All of these scenarios (oil, war, financial crisis) involve external threats. What about internal ones? While India’s long-term crisis has to do with water and institutional atrophy, the more pressing issue is the lack of jobs. Ordinarily, rapid economic growth acts as a shock absorber by keeping people busy, but India’s growth has not come with the jobs needed to absorb a growing working-age population. This could quite easily combine with the social tensions created by broader political trends to create an over-arching crisis.

Already we have seen the agitations by Jats and Patels, who ask for the impossible (job reservations), while attacks against Dalits have provoked a new level of mobilisation. New leaders have emerged in these communities who are outside of the political mainstream, and who will not be put down by the nationalist’s new bludgeon of choice: The charge of sedition.

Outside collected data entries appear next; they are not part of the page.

`config.mk`:
```
export PLATFORM = sky130hd
export DESIGN_NAME = rdd_unit
export DESIGN_NICKNAME = d
export VERILOG_FILES = /design/src/design/refined_drift_displacement_assert.svh /design/src/design/rdd_pkg.sv /design/src/design/rdd_unit.sv
export SDC_FILE = /design/constraint.sdc
export NUM_CORES = 2
export LEC_CHECK = 0
export ABC_AREA = 1
export ABC_CLOCK_PERIOD_IN_PS = 27500
export BUFFER_PORTS_ARGS = -buffer_cell sky130_fd_sc_hd__buf_4
export CORE_ASPECT_RATIO = 2
export CORE_UTILIZATION = 35
export DETAILED_ROUTE_END_ITERATION = 10
export PLACE_DENSITY = 0.48
export SLEW_MARGIN = 20
export SYNTH_ARGS = -nofsm -noshare
export SYNTH_HDL_FRONTEND = slang
export SYNTH_SLANG_ARGS = --single-unit
```
`constraint.sdc`:
```
create_clock -name clk -period 27.5 [get_ports clk]
set_input_delay 1.375 -clock clk [delete_from_list [all_inputs] [get_ports clk]]
set_output_delay 1.375 -clock clk [all_outputs]
set_load 0.01 [all_outputs]
```
`src/design/refined_drift_displacement_assert.svh`:
```
// ----------------------------------------------------------------------------
// Refined drift displacement assertion macros
// Concurrent checks clocked on clk and disabled while arst_n is low.
// ----------------------------------------------------------------------------
`ifndef REFINED_DRIFT_DISPLACEMENT_ASSERT_SVH
`define REFINED_DRIFT_DISPLACEMENT_ASSERT_SVH

// same-cycle implication
`define RDD_ASSERT_IMP(lbl, ante, cons) \
	lbl: assert property (@(posedge clk) disable iff (!arst_n) (ante) |-> (cons)) \
		else $error("same-cycle check failed");

// next-cycle implication
`define RDD_ASSERT_NXT(lbl, ante, cons) \
	lbl: assert property (@(posedge clk) disable iff (!arst_n) (ante) |=> (cons)) \
		else $error("next-cycle check failed");

`endif

```
`src/design/rdd_pkg.sv`:
```
// ----------------------------------------------------------------------------
// rdd_pkg
// Shared types and codes of the refined drift displacement block.
// ----------------------------------------------------------------------------
`default_nettype none

package rdd_pkg;

	localparam int WORD_W  = 64;
	localparam int FIELD_W = 32;
	localparam int STEP_W  = 6;
	localparam int REF_W   = 11;
	localparam int STAT_W  = 2;
	localparam int GCD_W   = 63;
	localparam int OP_W    = 2;

	localparam logic [REF_W-1:0] REF_MAX = 11'd1024;

	localparam logic [STAT_W-1:0] ST_OK       = 2'd0;
	localparam logic [STAT_W-1:0] ST_INVALID  = 2'd1;
	localparam logic [STAT_W-1:0] ST_OVERFLOW = 2'd2;

	localparam logic [OP_W-1:0] OP_MUL = 2'd0;
	localparam logic [OP_W-1:0] OP_DIV = 2'd1;
	localparam logic [OP_W-1:0] OP_GCD = 2'd2;

	typedef struct packed {
		logic        [FIELD_W-1:0] packet_ident;
		logic                      path_mode;
		logic        [STEP_W-1:0]  step_count;
		logic signed [FIELD_W-1:0] horizon_time;
		logic signed [FIELD_W-1:0] base_mass_value;
		logic signed [FIELD_W-1:0] pos_x;
		logic signed [FIELD_W-1:0] pos_y;
		logic signed [FIELD_W-1:0] pos_z;
		logic signed [FIELD_W-1:0] mom_x;
		logic signed [FIELD_W-1:0] mom_y;
		logic signed [FIELD_W-1:0] mom_z;
	} rdd_in_t;

	typedef struct packed {
		logic        [STAT_W-1:0] status_code;
		logic signed [WORD_W-1:0] disp_x;
		logic signed [WORD_W-1:0] disp_y;
		logic signed [WORD_W-1:0] disp_z;
		logic signed [WORD_W-1:0] final_x;
		logic signed [WORD_W-1:0] final_y;
		logic signed [WORD_W-1:0] final_z;
		logic        [GCD_W-1:0]  momentum_gcd;
		logic signed [WORD_W-1:0] error_x;
		logic signed [WORD_W-1:0] error_y;
		logic signed [WORD_W-1:0] error_z;
	} rdd_out_t;

	// request to the shared arithmetic unit; operands are magnitudes
	typedef struct packed {
		logic              start;
		logic [OP_W-1:0]   op;
		logic [WORD_W-1:0] a;
		logic [WORD_W-1:0] b;
		logic [WORD_W-1:0] lim;
	} rdd_req_t;

	typedef struct packed {
		logic              busy;
		logic              done;
		logic              ovf;
		logic [WORD_W-1:0] res;
		logic [WORD_W-1:0] rem;
	} rdd_rsp_t;

endpackage

`default_nettype wire

```
`src/design/rdd_unit.sv`:
```
// ----------------------------------------------------------------------------
// rdd_unit
// Shared iterative unit: shift-add multiply with range check, restoring
// divide, and binary gcd, one step per cycle.
// ----------------------------------------------------------------------------
`default_nettype none

module rdd_unit (
	input  wire               clk,
	input  wire               arst_n,
	input  rdd_pkg::rdd_req_t req,
	output rdd_pkg::rdd_rsp_t rsp
);
	import rdd_pkg::*;

	logic              busy_q;
	logic              done_q;
	logic              ovf_q;
	logic [OP_W-1:0]   op_q;
	logic [WORD_W:0]   acc_q;
	logic [WORD_W:0]   x_q;
	logic [WORD_W-1:0] y_q;
	logic [WORD_W-1:0] lim_q;
	logic [6:0]        cnt_q;
	logic [WORD_W-1:0] res_q;
	logic [WORD_W-1:0] rem_q;

	logic [WORD_W:0]   mul_sum;
	logic [WORD_W:0]   mul_x2;
	logic [WORD_W-1:0] y_rest;
	logic              mul_ovf;
	logic [WORD_W:0]   div_sh;
	logic [WORD_W:0]   div_sub;
	logic              div_ge;
	logic [WORD_W-1:0] gx;

	always_comb begin
		mul_sum = acc_q + (y_q[0] ? x_q : '0);
		mul_x2  = {x_q[WORD_W-1:0], 1'b0};
		y_rest  = y_q >> 1;
		mul_ovf = (mul_sum > {1'b0, lim_q}) ||
			((y_rest != '0) && (mul_x2 > {1'b0, lim_q}));
		div_sh  = {acc_q[WORD_W-1:0], y_q[WORD_W-1]};
		div_ge  = div_sh >= x_q;
		div_sub = div_sh - x_q;
		gx      = x_q[WORD_W-1:0];
	end

	always_ff @(posedge clk or negedge arst_n) begin
		if (!arst_n) begin
			busy_q <= 1'b0;
			done_q <= 1'b0;
		end else begin
			done_q <= 1'b0;
			if (req.start) begin
				busy_q <= 1'b1;
				op_q   <= req.op;
				lim_q  <= req.lim;
				cnt_q  <= '0;
				acc_q  <= '0;
				ovf_q  <= 1'b0;
				x_q    <= {1'b0, (req.op == OP_DIV) ? req.b : req.a};
				y_q    <= (req.op == OP_DIV) ? req.a : req.b;
			end else if (busy_q) begin
				unique case (op_q)
					OP_MUL: begin
						if (mul_ovf) begin
							ovf_q  <= 1'b1;
							res_q  <= '0;
							busy_q <= 1'b0;
							done_q <= 1'b1;
						end else if (y_rest == '0) begin
							res_q  <= mul_sum[WORD_W-1:0];
							busy_q <= 1'b0;
							done_q <= 1'b1;
						end else begin
							acc_q <= mul_sum;
							x_q   <= mul_x2;
							y_q   <= y_rest;
						end
					end
					OP_DIV: begin
						acc_q <= div_ge ? div_sub : div_sh;
						y_q   <= {y_q[WORD_W-2:0], div_ge};
						cnt_q <= cnt_q + 7'd1;
						if (cnt_q == 7'd63) begin
							res_q  <= {y_q[WORD_W-2:0], div_ge};
							rem_q  <= div_ge ? div_sub[WORD_W-1:0] : div_sh[WORD_W-1:0];
							busy_q <= 1'b0;
							done_q <= 1'b1;
						end
					end
					OP_GCD: begin
						priority if (gx == '0) begin
							res_q  <= y_q << cnt_q[5:0];
							busy_q <= 1'b0;
							done_q <= 1'b1;
						end else if (y_q == '0) begin
							res_q  <= gx;
							busy_q <= 1'b0;
							done_q <= 1'b1;
						end else if (!gx[0] && !y_q[0]) begin
							x_q   <= x_q >> 1;
							y_q   <= y_q >> 1;
							cnt_q <= cnt_q + 7'd1;
						end else if (!gx[0]) begin
							x_q <= x_q >> 1;
						end else if (!y_q[0]) begin
							y_q <= y_q >> 1;
						end else if (gx >= y_q) begin
							x_q <= {1'b0, (gx - y_q) >> 1};
						end else begin
							y_q <= (y_q - gx) >> 1;
						end
					end
					default: begin
						res_q  <= '0;
						busy_q <= 1'b0;
						done_q <= 1'b1;
					end
				endcase
			end
		end
	end

	assign rsp.busy = busy_q;
	assign rsp.done = done_q;
	assign rsp.ovf  = ovf_q;
	assign rsp.res  = res_q;
	assign rsp.rem  = rem_q;

endmodule

`default_nettype wire

```
==> metrics.md <==
| Metric | Value |
|---|---|
| Top_reg_cell synth | edfxtp_1 |
| WP data required | about 28 ns |
| Synth top area share | 24.7% |
| Startpoint Class | flop |
| Count leader, synth | nand2_1 |
| Most frequent CP cell | nand2_1 |
| Synth area leaders | edfxtp_1 25%, nand2_1 14%, ha_1 10%, o21ai_0 8.5%, inv_1 7.2% |
| Clk sinks | 398 |
| Seq cells post-synth | about 400 |
| Avg WL per Cell | between 30 and 40 um |
| Antenna-violating nets left | 0 |
| RR Startpoint | y_q[0] |
| Hold Fails Final Rpt | 0 |
| First-pass GRT wire length | 431 mm |
| Worst-skew pair later-pin latency | 0.69 ns |
| YS warnings | 0 |
| Initial antenna violation count | 21 |
| Vias in the first global route | 56000 |
| Overflow after GRT | 0 |
| PortBufs | 327 |
| CTS Buf Count | 47 |
| WP data arrival | 9.27 ns |
| Status | completed |
| RSZ-0062 raised after global routing | false |
| Die Wd | 264 um |
| H-tree depth | 2 |
| Placer congestion estimate | 1.10 |
| Pwr dens | 57.6 mW/mm^2 |
| Layout cells sized above 1 | 8.06% |
| Mapped Avg Cell Area | 6.53 sq um |
| Most instantiated cells after synthesis | 1792 x nand2_1, 930 x inv_1, 815 x o21ai_0 |
| Worst-Margin Slew | about 1.3 ns |
| Max-cap violations | 0 |
| Crit share post-route | 32.5% |
| Vias | 56700 |
| Max Transition Viols Final | 0 |
| Fillers | 15100 |
| DRC viols | 0 |
| DP HPWL | 261 mm |
| Total wire length | 319 mm |
| Setup Total Neg Slack | 0 ns |
| Num ports | 328 |
| Syn Inst Count | 7376 |
| Relative max-transition margin | 12.6% |
| EDFF count, synth | 396 |
| CTS tree | built |
| Ys async rst share | 0.503% |
| Core ar. | between 0.1 and 0.15 sq mm |
| Critical R2R Capture | x_q[21] |
| DR pass1 iterations | 9 |
| Area after DPL | ~0.052 sq mm |
| Fin nets | 8107 |
| Initial DRC count | 5755 |
| Syn_nets | 7968 |
| Die Span Y | 527 um |
| R2R setup slack | 18.55 ns |
| Min Hold Slack | roughly 0.6 ns |
| Final setup viols | 0 |
| CP max-delay cell | buf_4 |
| Cell row count | 192 |
| Cts hold-fix bufs | 0 |
| HP Class | in2async |
| CTS max path bufs | 3 |
| CP peak stage delay | ~0.7 ns |
| Post-synthesis sequential area ratio | 24.8% |
| Area grow syn2layout | 12.2% |
| Netlist cell types | 61 |
| Reg area | 0.0119 sq mm |
| All-layer global routing usage | 44.7% |
| Full die area | 0.139 sq mm |
| Pleak | approximately 24 nW |
| R2R cell count | 41 |
| Area occupied by multi-input gates | around 0.031 sq mm |
| Clock Skew | 0.0464 ns |
| Nature of the critical path endpoint | flop |
| Peak VDD IR | 0.0425 mV |
| Clock transition at path regs | 0.08 ns |
| Synthesized area | ~0.048 sq mm |
| Setup bufs post-CTS | 0 |
| Leading area contributor after synthesis | edfxtp_1 |
| CTS root buffer | clkbuf_16 |
| CP Class | reg2reg |
| Fmax | between 0.1 and 0.15 GHz |
| CP Max Fanout | 69 |
| Vias per inst | ~6 |
| CTS resizes | 0 |
| Initial Utilization | 35.2% |
| Pin count of the biggest net entering global routing | 84 |
| Finished layout cell area | 0.0540 sq mm |
| Post-route minimum period | between 8 and 9 ns |
[routing by layer]
metal | track usage [%] | vias up | part of all wire (%)
met1 | 43.0 | 27100 | 32
met5 | 0 | - | 0.018
met4 | 50.9 | 8 | 14
met2 | 76.5 | 3059 | 48
met3 | 7.29 | 1155 | 6.3
li1 | - | 25400 | -
[per-stage QoR]
stage          total power [mW]  setup WS (ns)  instances  utilization (%)
4_1_cts                    3.04          18.83       9296             39.4
5_1_grt                    3.20          18.34       9302             39.5
3_5_place_dp               2.33          18.86       9210             38.3
3_3_place_gp               2.33          18.88       9210             38.3
2_1_floorplan              1.64          18.20       7376                -
6_report                   3.11          18.55       9315             39.5
[sequential cells by signal, indices dropped and copies added, names as in the netlist]
name,cells
cnt_q,7
acc_q,65
rem_q,64
busy_q,1
y_q,64
res_q,64
lim_q,64
op_q,2
ovf_q,1
done_q,1
x_q,65
[power breakdown]
part           internal (mW)  leakage [nW]  switching, mW
combinational          0.416          19.5           1.18
sequential             0.730          3.79         0.0722
clock                  0.397         0.786          0.322
total                   1.54          24.1           1.57
[cell usage in the layout (no fill, tap or decap), types with 14 or more instances in the layout]
| cell | count |
|---|---|
| nor2_1 | 566 |
| o211ai_1 | 257 |
| nand2_1 | 1790 |
| a211oi_1 | 15 |
| a21o_1 | 27 |
| o2111ai_1 | 19 |
| o22ai_1 | 77 |
| buf_4 | 438 |
| ha_1 | 387 |
| a221oi_1 | 14 |
| xor2_1 | 153 |
| a21oi_1 | 684 |
| edfxtp_1 | 396 |
| o21a_1 | 48 |
| nor3_1 | 49 |
| clkbuf_16 | 48 |
| nor4_1 | 45 |
| diode_2 | 17 |
| or2_2 | 19 |
| a31oi_1 | 59 |
| xnor2_1 | 54 |
| nand4_1 | 41 |
| o21ai_1 | 64 |
| mux2i_1 | 35 |
| inv_2 | 17 |
| nand3_1 | 270 |
| o21ai_0 | 810 |
| o21bai_1 | 37 |
| a21boi_0 | 58 |
| clkinv_1 | 18 |
| inv_1 | 924 |
[cells by family (layout without fill, tap and decap cells)]
family | Yosys count | count (layout) | synth area share (%)
DFF | 398 | 398 | 24.8
buffers and inverters | 1302 | 1478 | 10.6
xor gates and xnor gates | 207 | 207 | 3.77
other | 0 | 17 | 0
adders and majority gates | 395 | 395 | 10.3
and+or+nand+nor | 2827 | 2827 | 23.7
muxes | 35 | 35 | 0.728
AOI/OAI and AO/OA | 2212 | 2212 | 26.2
[critical path: cells and delay by family, from the launching register on]
kind	cells	cell delay (ns)
AND/OR/NAND/NOR	27	3.19
flip-flops	1	0.32
buffers and inverters	6	2.13
adder cells (fa/ha/maj)	4	1.26
XOR/XNOR	1	0.40
AO/OA/AOI/OAI	3	1.11
[worst max path at each step]
stage / cells after the start / slack [ns] / end / startpoint
4_1_cts: 41 / 18.83 / x_q[21] / y_q[0]
5_1_grt: 43 / 18.34 / x_q[21] / y_q[0]
6_report: 41 / 18.55 / x_q[21] / y_q[0]
2_1_floorplan: 38 / 18.20 / res_q[0] / y_q[0]
3_3_place_gp: 43 / 18.88 / x_q[6] / y_q[0]
3_5_place_dp: 41 / 18.86 / x_q[9] / y_q[0]
[cell type report]
class	count	area share [%]
Multi-Input combinational cell	5676	58.0
Sequential cell	398	22.1
Inverter	953	6.65
Timing Repair Buffer	439	6.10
Tap cell	1746	4.04
Clock buffer	51	2.24
Clock inverter	35	0.774
Antenna cell	17	0.0787
No activity file was read; power rests on OpenSTA's default activity.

Meanwhile, the spread of vigilante action (not just on the issue of cow slaughter) points to the vulnerability of the law and order system, and social fault lines. If, on top of this, the radicalisation seen in the Kashmir valley were to manifest itself elsewhere in the country, the breakdown of community relations could script political and social narratives that acquire a more dangerous character.

India has survived more dangerous times than the present one; the challenges of the 1960s and 1970s (dubbed by one writer of the time as India’s “most dangerous decades”) make today’s challenges look like a walk in the park. Still, it is incumbent on all to be conscious of the dangers, and to act in accordance with that knowledge.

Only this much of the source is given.